Forty minutes in, they were still standing. The Demon King was showing — not damage exactly. Resistance. The kind of resistance that came from something that had fought things like them before and learned from it.
And Raj was running out of mana.
Not gone. Not yet. But the edges of his reserves were visible in a way they hadn't been an hour ago, and his ribs made every wind magic expansion hurt in a specific and educational way, and the poison from two days ago had left his channels just slightly less efficient than optimal even after Lily's treatment and all of it together was adding up to an arithmetic he did not like the conclusion of.
He looked at his party. Michal bleeding from one shoulder, still moving like a force of nature. Rael's shield arm trembling slightly — first time Raj had ever seen that. Christine's spell output still precise but slower, the gaps between chains longer than they should be. Lily—
Lily was pale.
She had been healing all of them throughout. Quietly, continuously, every hit redirected, every impact softened. She was the reason they were all still standing and she was running at the edge of her own reserves doing it and she had not said a word because that was exactly what Lily would do.
The Demon King raised both hands and the mana output compressed into something with direction and purpose and Raj's wind magic mapped it in one terrible clear instant —
Wide area. Full hall. Everything in range.
"DOWN," he shouted.
They moved. All of them, trained reflex overriding everything else. But Lily was mid-cast on a heal directed at Rael and the half-second it took to release the cast before she could move was half a second too long and the edge of the strike caught her.
She went down.
Not gone — breathing, conscious, trying to push herself up immediately with the expression of someone who refused to accept that they had fallen — but down, and her mana signature in Raj's wind magic had taken a hit that made his chest feel like the three broken ribs were in his throat instead.
Something shifted in Raj.
Not anger. Not fear. Something quieter and more final than either of those things.
He looked at the Demon King. He looked at his party — Michal pulling Lily back, Rael planting himself in front of both of them, Christine throwing everything she had left into a containment barrier that was not going to hold more than thirty seconds.
He checked his reserves.
Mana — nearly empty. Holy magic — a thin thread remaining, not enough.
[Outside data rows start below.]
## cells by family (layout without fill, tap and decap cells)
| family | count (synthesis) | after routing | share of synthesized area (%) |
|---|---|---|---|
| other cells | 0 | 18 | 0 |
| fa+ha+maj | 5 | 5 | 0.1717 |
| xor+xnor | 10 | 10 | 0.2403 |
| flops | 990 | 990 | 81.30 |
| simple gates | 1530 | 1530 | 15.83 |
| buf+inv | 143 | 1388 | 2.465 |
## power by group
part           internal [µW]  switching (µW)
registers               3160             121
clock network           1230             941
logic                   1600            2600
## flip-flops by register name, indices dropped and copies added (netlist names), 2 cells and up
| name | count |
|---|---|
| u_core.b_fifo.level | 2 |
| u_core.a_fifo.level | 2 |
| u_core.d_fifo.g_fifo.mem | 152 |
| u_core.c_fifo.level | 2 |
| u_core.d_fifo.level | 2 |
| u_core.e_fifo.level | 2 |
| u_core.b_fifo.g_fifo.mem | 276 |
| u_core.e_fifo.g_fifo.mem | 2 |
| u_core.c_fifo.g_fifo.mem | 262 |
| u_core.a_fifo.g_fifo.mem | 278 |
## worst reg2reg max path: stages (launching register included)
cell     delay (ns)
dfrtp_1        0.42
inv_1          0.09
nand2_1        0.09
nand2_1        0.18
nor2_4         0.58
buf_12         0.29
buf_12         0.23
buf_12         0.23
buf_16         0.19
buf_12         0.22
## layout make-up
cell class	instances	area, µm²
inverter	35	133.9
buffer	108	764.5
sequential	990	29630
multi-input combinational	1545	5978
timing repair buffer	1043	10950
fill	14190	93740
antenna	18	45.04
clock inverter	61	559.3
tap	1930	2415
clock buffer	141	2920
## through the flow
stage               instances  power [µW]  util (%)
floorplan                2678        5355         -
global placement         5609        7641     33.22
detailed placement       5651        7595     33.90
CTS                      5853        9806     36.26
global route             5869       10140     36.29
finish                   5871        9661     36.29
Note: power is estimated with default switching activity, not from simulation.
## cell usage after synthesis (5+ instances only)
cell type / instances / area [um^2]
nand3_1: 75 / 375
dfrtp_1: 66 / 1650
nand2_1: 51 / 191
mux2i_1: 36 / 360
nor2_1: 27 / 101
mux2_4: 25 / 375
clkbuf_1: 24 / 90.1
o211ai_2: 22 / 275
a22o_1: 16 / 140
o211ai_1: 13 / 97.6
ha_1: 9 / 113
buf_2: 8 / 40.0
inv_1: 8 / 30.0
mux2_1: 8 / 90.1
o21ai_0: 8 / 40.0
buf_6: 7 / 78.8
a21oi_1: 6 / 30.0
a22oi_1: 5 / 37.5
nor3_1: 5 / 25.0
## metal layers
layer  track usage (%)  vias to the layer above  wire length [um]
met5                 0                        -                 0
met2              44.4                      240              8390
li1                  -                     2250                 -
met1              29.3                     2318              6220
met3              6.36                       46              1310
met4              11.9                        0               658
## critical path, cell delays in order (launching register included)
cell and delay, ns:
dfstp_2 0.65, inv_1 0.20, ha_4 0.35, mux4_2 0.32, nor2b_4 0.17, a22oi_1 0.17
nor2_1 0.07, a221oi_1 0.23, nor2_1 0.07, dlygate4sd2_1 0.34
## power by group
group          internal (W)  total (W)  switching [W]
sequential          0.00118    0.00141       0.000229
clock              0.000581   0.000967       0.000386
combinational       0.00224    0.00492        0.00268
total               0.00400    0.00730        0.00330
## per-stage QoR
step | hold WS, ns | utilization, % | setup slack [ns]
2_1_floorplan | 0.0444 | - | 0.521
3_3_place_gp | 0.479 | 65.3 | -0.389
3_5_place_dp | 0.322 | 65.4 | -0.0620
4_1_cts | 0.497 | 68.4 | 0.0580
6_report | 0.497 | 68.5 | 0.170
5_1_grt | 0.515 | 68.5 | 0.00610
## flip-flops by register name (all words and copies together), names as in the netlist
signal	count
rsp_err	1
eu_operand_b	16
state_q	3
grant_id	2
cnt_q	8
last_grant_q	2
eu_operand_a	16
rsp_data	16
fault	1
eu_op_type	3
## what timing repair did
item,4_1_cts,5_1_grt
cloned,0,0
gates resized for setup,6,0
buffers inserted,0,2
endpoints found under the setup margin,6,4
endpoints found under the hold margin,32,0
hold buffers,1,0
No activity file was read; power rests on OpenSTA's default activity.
===== src/rtl/count_sched_pkg.sv =====
`default_nettype none
// ============================================================================
// Module      : count_sched_pkg
// Description : Shared definitions for the dual-counter burst sequencer.
//               - LEN_W_DEFAULT : default width of the burst-length inputs
//               - state_t       : sequencer states (S_IDLE, S_RUN, S_DONE)
//               - onehot2       : requester index to 2-bit one-hot pulse
// Revision    : 1.0 - initial release
// ============================================================================
package count_sched_pkg;

  localparam int LEN_W_DEFAULT = 8;

  typedef enum logic [1:0] {
    S_IDLE = 2'd0,
    S_RUN  = 2'd1,
    S_DONE = 2'd2
  } state_t;

  // Per-requester strobes (ack/done) are one-hot in the requester index.
  function automatic logic [1:0] onehot2(input logic idx);
    return idx ? 2'b10 : 2'b01;
  endfunction

endpackage
`default_nettype wire


===== src/rtl/count_sched_if.sv =====
`default_nettype none
// ============================================================================
// Module      : count_sched_if
// Description : Requester/status bundle of the burst sequencer.
//               master : requester side (drives req, len0, len1, sel)
//               slave  : sequencer side (drives ack, done, busy, owner,
//                        en, slt)
//               req[1:0]   level request per requester
//               len0/len1  burst length per requester
//               sel[1:0]   target counter per requester
//               ack[1:0]   one-cycle accept pulse
//               done[1:0]  one-cycle completion pulse
//               busy       sequencer not idle
//               owner      current / last granted requester
//               en, slt    counter enable and counter select
// Revision    : 1.0 - initial release
// ============================================================================
interface count_sched_if
  import count_sched_pkg::*;
#(
  parameter int LEN_W = LEN_W_DEFAULT
);

  logic [1:0]       req;
  logic [LEN_W-1:0] len0;
  logic [LEN_W-1:0] len1;
  logic [1:0]       sel;
  logic [1:0]       ack;
  logic [1:0]       done;
  logic             busy;
  logic             owner;
  logic             en;
  logic             slt;

  modport master (
    output req, len0, len1, sel,
    input  ack, done, busy, owner, en, slt
  );

  modport slave (
    input  req, len0, len1, sel,
    output ack, done, busy, owner, en, slt
  );

endinterface
`default_nettype wire


===== src/rtl/count_sched_rr_arb2.sv =====
`default_nettype none
// ============================================================================
// Module      : rr_arb2
// Description : Two-way round-robin pick (purely combinational).
//               req[1:0] : pending requests
//               last     : index of the requester served last
//               win      : winning requester index
//               valid    : at least one request pending
//               A lone requester always wins; on a tie the requester that
//               was not served last wins.
// Revision    : 1.0 - initial release
// ============================================================================
module rr_arb2
  import count_sched_pkg::*;
(
  input  logic [1:0] req,
  input  logic       last,
  output logic       win,
  output logic       valid
);

  always_comb begin
    valid = |req;
    if (&req) begin
      win = ~last;
    end else begin
      // With at most one bit set, bit 1 alone decides the index.
      win = req[1];
    end
  end

endmodule
`default_nettype wire


===== src/rtl/count_sched.sv =====
`default_nettype none
// ============================================================================
// Module      : count_sched
// Description : Burst sequencer and round-robin arbiter for the shared dual
//               64-bit counter. Grants one burst at a time, drives en/slt for
//               exactly len cycles and reports accept/finish per requester.
//               clk   : rising-edge clock
//               rst_n : asynchronous active-low reset
//               bus   : count_sched_if.slave (requests in, status/counter out)
// Revision    : 1.0 - initial release
// ============================================================================
module count_sched
  import count_sched_pkg::*;
#(
  parameter int LEN_W = LEN_W_DEFAULT
)(
  input  logic         clk,
  input  logic         rst_n,
  count_sched_if.slave bus
);

  state_t           r_state;
  logic [LEN_W-1:0] r_rem;
  logic             r_last;
  logic [1:0]       r_ack;
  logic [1:0]       r_done;
  logic             r_busy;
  logic             r_owner;
  logic             r_en;
  logic             r_slt;

  logic             w_win;
  logic             w_valid;
  logic [LEN_W-1:0] w_len;
  logic             w_sel;

  rr_arb2 u_arb (
    .req   (bus.req),
    .last  (r_last),
    .win   (w_win),
    .valid (w_valid)
  );

  assign w_len = w_win ? bus.len1 : bus.len0;
  assign w_sel = bus.sel[w_win];

  always_ff @(posedge clk or negedge rst_n) begin
    if (!rst_n) begin
      r_state <= S_IDLE;
      r_rem   <= '0;
      r_last  <= 1'b1;   // requester 0 wins the first tie
      r_ack   <= 2'b00;
      r_done  <= 2'b00;
      r_busy  <= 1'b0;
      r_owner <= 1'b0;
      r_en    <= 1'b0;
      r_slt   <= 1'b0;
    end else begin
      r_ack  <= 2'b00;
      r_done <= 2'b00;
      case (r_state)
        S_IDLE: begin
          if (w_valid) begin
            r_owner <= w_win;
            r_slt   <= w_sel;
            r_rem   <= w_len;
            r_busy  <= 1'b1;
            r_ack   <= onehot2(w_win);
            if (w_len != '0) begin
              r_en    <= 1'b1;
              r_state <= S_RUN;
            end else begin
              // Zero-length burst: accept and finish in the same cycle.
              r_done  <= onehot2(w_win);
              r_state <= S_DONE;
            end
          end
        end
        S_RUN: begin
          r_rem <= r_rem - LEN_W'(1);
          // rem counts the en cycles still to go, this one included.
          if (r_rem == LEN_W'(1)) begin
            r_en    <= 1'b0;
            r_done  <= onehot2(r_owner);
            r_state <= S_DONE;
          end
        end
        S_DONE: begin
          r_last  <= r_owner;
          r_busy  <= 1'b0;
          r_state <= S_IDLE;
        end
        default: begin
          r_en    <= 1'b0;
          r_busy  <= 1'b0;
          r_state <= S_IDLE;
        end
      endcase
    end
  end

  assign bus.ack   = r_ack;
  assign bus.done  = r_done;
  assign bus.busy  = r_busy;
  assign bus.owner = r_owner;
  assign bus.en    = r_en;
  assign bus.slt   = r_slt;

endmodule
`default_nettype wire


===== src/flat_wrapper.sv =====
// flat-port wrapper written by rule: the top's interface ports become plain ports
module count_sched_flat import count_sched_pkg::*;
#(
  parameter int LEN_W = LEN_W_DEFAULT
)
  (clk, rst_n, bus_req, bus_len0, bus_len1, bus_sel, bus_ack, bus_done, bus_busy, bus_owner, bus_en, bus_slt);
  count_sched_if #(.LEN_W(LEN_W)) bus_i ();
  input  logic clk;
  input  logic rst_n;
  input wire logic [$bits(bus_i.req)-1:0] bus_req;
  input wire logic [$bits(bus_i.len0)-1:0] bus_len0;
  input wire logic [$bits(bus_i.len1)-1:0] bus_len1;
  input wire logic [$bits(bus_i.sel)-1:0] bus_sel;
  output wire logic [$bits(bus_i.ack)-1:0] bus_ack;
  output wire logic [$bits(bus_i.done)-1:0] bus_done;
  output wire logic [$bits(bus_i.busy)-1:0] bus_busy;
  output wire logic [$bits(bus_i.owner)-1:0] bus_owner;
  output wire logic [$bits(bus_i.en)-1:0] bus_en;
  output wire logic [$bits(bus_i.slt)-1:0] bus_slt;
  assign bus_i.req = bus_req;
  assign bus_i.len0 = bus_len0;
  assign bus_i.len1 = bus_len1;
  assign bus_i.sel = bus_sel;
  assign bus_ack = bus_i.ack;
  assign bus_done = bus_i.done;
  assign bus_busy = bus_i.busy;
  assign bus_owner = bus_i.owner;
  assign bus_en = bus_i.en;
  assign bus_slt = bus_i.slt;
  count_sched #(.LEN_W(LEN_W)) u_core (.clk(clk), .rst_n(rst_n), .bus(bus_i));
endmodule

===== config.mk =====
export PLATFORM = sky130hd
export DESIGN_NAME = count_sched_flat
export DESIGN_NICKNAME = d
export VERILOG_FILES = /design/src/rtl/count_sched_pkg.sv /design/src/rtl/count_sched_if.sv /design/src/rtl/count_sched_rr_arb2.sv /design/src/rtl/count_sched.sv /design/src/flat_wrapper.sv
export SDC_FILE = /design/constraint.sdc
export NUM_CORES = 1
export LEC_CHECK = 0
export CAP_MARGIN = 30
export CORE_MARGIN = 2
export CORE_UTILIZATION = 50
export CTS_BUF_LIST = sky130_fd_sc_hd__clkbuf_4
export DETAILED_ROUTE_END_ITERATION = 8
export DONT_BUFFER_PORTS = 1
export GPL_TIMING_DRIVEN = 1
export PLACE_DENSITY = 0.64
export SYNTH_ARGS = -nofsm -noshare
export SYNTH_HDL_FRONTEND = slang
export SYNTH_SLANG_ARGS = --single-unit

===== constraint.sdc =====
create_clock -name clk -period 1.6 [get_ports clk]
set_input_delay 0.48 -clock clk [delete_from_list [all_inputs] [get_ports clk]]
set_output_delay 0.48 -clock clk [all_outputs]
set_load 0.01 [all_outputs]
**src/rtl/fifo_param_pkg.sv**
```systemverilog
// Shared encodings for the parametrised FIFO: operation-state values and their width.
package fifo_param_pkg;

  localparam int STATE_W = 3;

  typedef enum logic [STATE_W-1:0] {
    ST_INIT    = 3'd0,
    ST_WRITE   = 3'd1,
    ST_WR_ERR  = 3'd2,
    ST_NO_OP   = 3'd3,
    ST_READ    = 3'd4,
    ST_RD_ERR  = 3'd5,
    ST_RDWR    = 3'd6,
    ST_ILLEGAL = 3'd7
  } state_e;

endpackage

```
**src/rtl/fifo_param_ns.sv**
```systemverilog
// Combinational accept decode and next-state for the FIFO; depends only on requests and occupancy.
module fifo_param_ns
  import fifo_param_pkg::*;
#(
  parameter int ADDR_WIDTH = 3
) (
  input  logic                 wr_en,
  input  logic                 rd_en,
  input  logic [ADDR_WIDTH:0]  data_count,
  output logic [STATE_W-1:0]   next_state,
  output logic                 do_write,
  output logic                 do_read,
  output logic                 wr_ack_nx,
  output logic                 wr_err_nx,
  output logic                 rd_ack_nx,
  output logic                 rd_err_nx
);

  localparam int DEPTH = 1 << ADDR_WIDTH;
  localparam logic [ADDR_WIDTH:0] DEPTH_C = DEPTH[ADDR_WIDTH:0];

  logic is_empty, is_full;

  assign is_empty = (data_count == '0);
  assign is_full  = (data_count == DEPTH_C);

  // A write into a full FIFO still lands when a read frees the oldest slot at the same edge.
  assign do_write  = wr_en && (!is_full || rd_en);
  assign do_read   = rd_en && !is_empty;
  assign wr_ack_nx = do_write;
  assign wr_err_nx = wr_en && !do_write;
  assign rd_ack_nx = do_read;
  assign rd_err_nx = rd_en && !do_read;

  always_comb begin
    next_state = ST_NO_OP;
    case ({wr_en, rd_en})
      2'b10:   next_state = do_write ? ST_WRITE : ST_WR_ERR;
      2'b01:   next_state = do_read  ? ST_READ  : ST_RD_ERR;
      2'b11:   next_state = do_read  ? ST_RDWR  : ST_WRITE;
      default: next_state = ST_NO_OP;
    endcase
  end

endmodule

```
**src/rtl/fifo_param.sv**
```systemverilog
// Parametrised single-clock FIFO: storage, pointers, occupancy, flags and debug state register.
module fifo_param
  import fifo_param_pkg::*;
#(
  parameter int DATA_WIDTH = 32,
  parameter int ADDR_WIDTH = 3,
  parameter int AF_LEVEL   = 6,
  parameter int AE_LEVEL   = 2
) (
  input  logic                  clk,
  input  logic                  reset,
  input  logic                  wr_en,
  input  logic                  rd_en,
  input  logic [DATA_WIDTH-1:0] din,
  output logic [DATA_WIDTH-1:0] dout,
  output logic [ADDR_WIDTH:0]   data_count,
  output logic                  full,
  output logic                  empty,
  output logic                  almost_full,
  output logic                  almost_empty,
  output logic                  wr_ack,
  output logic                  wr_err,
  output logic                  rd_ack,
  output logic                  rd_err,
  output logic [2:0]            state
);

  localparam int DEPTH = 1 << ADDR_WIDTH;
  localparam logic [ADDR_WIDTH:0] DEPTH_C = DEPTH[ADDR_WIDTH:0];
  localparam logic [ADDR_WIDTH:0] AF_C    = AF_LEVEL[ADDR_WIDTH:0];
  localparam logic [ADDR_WIDTH:0] AE_C    = AE_LEVEL[ADDR_WIDTH:0];

  logic [DATA_WIDTH-1:0] mem [DEPTH];
  logic [ADDR_WIDTH-1:0] wr_ptr, rd_ptr;
  logic [STATE_W-1:0]    state_q, next_state;
  logic                  do_write, do_read;
  logic                  wr_ack_nx, wr_err_nx, rd_ack_nx, rd_err_nx;

  fifo_param_ns #(.ADDR_WIDTH(ADDR_WIDTH)) u_ns (
    .wr_en      (wr_en),
    .rd_en      (rd_en),
    .data_count (data_count),
    .next_state (next_state),
    .do_write   (do_write),
    .do_read    (do_read),
    .wr_ack_nx  (wr_ack_nx),
    .wr_err_nx  (wr_err_nx),
    .rd_ack_nx  (rd_ack_nx),
    .rd_err_nx  (rd_err_nx)
  );

  // Storage is never cleared; reset only blocks the write that shares its edge.
  always_ff @(posedge clk) begin
    if (!reset && do_write) mem[wr_ptr] <= din;
  end

  always_ff @(posedge clk) begin
    if (reset) begin
      wr_ptr     <= '0;
      rd_ptr     <= '0;
      data_count <= '0;
      dout       <= '0;
    end else begin
      if (do_write) wr_ptr <= wr_ptr + ADDR_WIDTH'(1);
      if (do_read) begin
        rd_ptr <= rd_ptr + ADDR_WIDTH'(1);
        dout   <= mem[rd_ptr];
      end
      case ({do_write, do_read})
        2'b10:   data_count <= data_count + (ADDR_WIDTH+1)'(1);
        2'b01:   data_count <= data_count - (ADDR_WIDTH+1)'(1);
        default: data_count <= data_count;
      endcase
    end
  end

  // State register; next state never depends on the current one, so an illegal value self-clears.
  always_ff @(posedge clk) begin
    if (reset) begin
      state_q <= ST_INIT;
      wr_ack  <= 1'b0;
      wr_err  <= 1'b0;
      rd_ack  <= 1'b0;
      rd_err  <= 1'b0;
    end else begin
      state_q <= next_state;
      wr_ack  <= wr_ack_nx;
      wr_err  <= wr_err_nx;
      rd_ack  <= rd_ack_nx;
      rd_err  <= rd_err_nx;
    end
  end

  assign state        = state_q;
  assign full         = (data_count == DEPTH_C);
  assign empty        = (data_count == '0);
  assign almost_full  = (data_count >= AF_C);
  assign almost_empty = (data_count <= AE_C);

endmodule

```
**config.mk**
```make
export PLATFORM = sky130hd
export DESIGN_NAME = fifo_param
export DESIGN_NICKNAME = d
export VERILOG_FILES = /design/src/rtl/fifo_param_pkg.sv /design/src/rtl/fifo_param_ns.sv /design/src/rtl/fifo_param.sv
export SDC_FILE = /design/constraint.sdc
export NUM_CORES = 1
export LEC_CHECK = 0
export CORE_MARGIN = 2
export CORE_UTILIZATION = 26
export CTS_BUF_LIST = sky130_fd_sc_hd__clkbuf_16
export CTS_CLUSTER_DIAMETER = 120
export DETAILED_ROUTE_END_ITERATION = 10
export SETUP_SLACK_MARGIN = 0.1
export SYNTH_ARGS = -nofsm -noshare
export SYNTH_HDL_FRONTEND = slang
export SYNTH_HIERARCHICAL = 1
export SYNTH_SLANG_ARGS = --single-unit
```
**constraint.sdc**
```tcl
create_clock -name clk -period 7.5 [get_ports clk]
set_input_delay 1.875 -clock clk [delete_from_list [all_inputs] [get_ports clk]]
set_output_delay 1.875 -clock clk [all_outputs]
set_load 0.01 [all_outputs]
```
==> flow_summary_export.csv, run 1 <==
group,metric,value,unit
outcome,status,"finished, final reports clean",
yosys,synth_area,11590,um2
yosys,synth_top_family_by_area,"multiplexers",
yosys,syn-mean-instance-area,20.03,um2
global_routing,antenna_found_initial,1,
critical_path,critPathMaxStageDelay,1.07,ns
cts,cts_buffers,31,
power_and_ir_drop,leakage,4.358,nW
power_and_ir_drop,p_sw_share,27.22,%
yosys,syn_nets,620,
critical_path,reg2reg_from,"data_count[1]",
final_layout,fin_cells,1284,
placement,placed_cells,1226,
sta,fin_crit_sh,54.44,%
cts,clock-sinks,305,
cts,cts_setup_buffers,0,
cts,cts_buffer_depth,3,
power_and_ir_drop,seqPwrFrac,45.1,%
sta,finalHoldViolCount,0,
final_layout,n_fill_cell,4307,
sta,max-slew-margin-rel,11.32,%
yosys,synthArstFlopShare,0,%
hold_path,min_path_type,"flip-flop to flip-flop",
critical_path,startpoint,"rd_en",
final_layout,ff_latch_area,8676,um2
sta,worstMarginPinSlew,1.327,ns
floorplanning,die_h,215.2,um
drt,avgRoutedWirePerCell,18.80,um
floorplanning,pin_count,83,
global_routing,grt_max_degree,67,
sta,rsz0062_at_grt,"no",
critical_path,cp.arrival,4.25,ns
critical_path,end_kind,"flip-flop",
yosys,synth.ff_latch_count,305,
sta,setup_viol,0,
flow_run,drv_cap,0,
sta,hold_ws,0.4832,ns
drt,wl,24.13,mm
yosys,synth_compound_area_share,3.464,%
drt,firstDrtPassIters,4,
yosys,synthTopCellsByArea,"edfxtp_1 66%, mux4_2 12%, dfxtp_1 8.5%",
drt,drc,0,
yosys,yosysTopAreaCellShare,66.30,%
cts,cts_tree,"built",
yosys,synth.area.mux_share,12.92,%
floorplanning,die_area,46300,um2
drt,vias_per_cell,4.319,
critical_path,critPathKind,"input port to flip-flop",
sta,fmax,244.9,MHz
placement,place_congestion,0.6577,
yosys,yosysSeqAreaShare,74.76,%
placement,hpwl,13.44,mm
yosys,synthDistinctLibCells,44,
drt,first_iter_violations,354,
global_routing,grt-ovfl-total,0,
yosys,synthCells,579,
yosys,yosysWarnings,6,
critical_path,cp_cell_sequence,"clkdlybuf4s50_1, nor2b_1, a21boi_0, buf_4, nand2_1, nor2_4",
sta,post-route-min-period,4.083,ns
floorplanning,die_x,215.2,um
power_and_ir_drop,irDropWorstVdd,0.0001674,V
drt,vias,5545,
critical_path,cp_max_fo,32,
sta,clock_skew,0.01180,ns
hold_path,hold_start,"dout[8]",
critical_path,slowest_stage,"nor2_4",
final_layout,drive_gt1_share,23.99,%
power_and_ir_drop,power_density,334.3,nW/um2
critical_path,worst_setup_path_start_kind,"input port",
critical_path,required,7.67,ns
global_routing,grt_pass1_vias,5871,
global_routing,grt_pass1_wl,36.46,mm
floorplanning,initial_core_util,26.28,%
yosys,synth_xor_area_share,0.5288,%
final_layout,area_growth,21.42,%
yosys,yosys_most_used_dff,"edfxtp_1",
cts,ctsResizeCount,0,
floorplanning,rows,77,
power_and_ir_drop,switchingPower,1.281,mW
cts,cts-htree-levels,1,
cts,postCtsHoldBufs,0,
global_routing,grtUsageTotal,10.29,%
sta,drv_slew,0,
power_and_ir_drop,p_int,3.425,mW
cts,clk_pin_slew_worst_paths,0.06,ns
final_layout,diodes,0,
drt,ant_nets,0,
cts,clk_latency,0.56,ns
power_and_ir_drop,pwr-share-comb,22.4,%
floorplanning,core_area,44120,um2
yosys,synthSimpleGateAreaFrac,5.708,%
yosys,synth_fa_ha_area_share,0.5395,%
yosys,synth-edff-count,256,
power_and_ir_drop,clkPwrFrac,32.5,%
cts,root_buffer,"clkbuf_16",
yosys,synth_top_area_cell,"edfxtp_1",
placement,portBuffers,82,
final_layout,multiInputGateArea,2755,um2
final_layout,fin_nets,708,
sta,finalSetupTns,0,ns
## config.mk

```make
export PLATFORM = sky130hd
export DESIGN_NAME = timing_check_monitor
export DESIGN_NICKNAME = d
export VERILOG_FILES = /design/src/rtl/timing_check_monitor.sv
export SDC_FILE = /design/constraint.sdc
export NUM_CORES = 1
export LEC_CHECK = 0
export BUFFER_PORTS_ARGS = -buffer_cell sky130_fd_sc_hd__buf_4
export CAP_MARGIN = 20
export CELL_PAD_IN_SITES_DETAIL_PLACEMENT = 1
export CELL_PAD_IN_SITES_GLOBAL_PLACEMENT = 1
export CORE_ASPECT_RATIO = 1.1
export CORE_MARGIN = 4
export CORE_UTILIZATION = 44
export DETAILED_ROUTE_END_ITERATION = 7
export GPL_ROUTABILITY_DRIVEN = 0
export PLACE_DENSITY_LB_ADDON = 0.1
export SYNTH_ARGS = -nofsm -noshare
export SYNTH_HDL_FRONTEND = slang
export SYNTH_SLANG_ARGS = --single-unit
```

## constraint.sdc

```tcl
create_clock -name clk -period 1.88 [get_ports clk]
set_input_delay 0.564 -clock clk [delete_from_list [all_inputs] [get_ports clk]]
set_output_delay 0.564 -clock clk [all_outputs]
set_load 0.02 [all_outputs]
```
Conventional options — exhausted.
There was one thing left.
He had known it was there for months. The forbidden magic sat in his all-type affinity like a locked room he was not supposed to know about — and he had not gone near it because every piece of training, every briefing, every piece of advice from every person who knew what it was had said the same thing. The cost was non-negotiable. Use it and it uses you back in full.
He looked at Lily trying to get up off the floor.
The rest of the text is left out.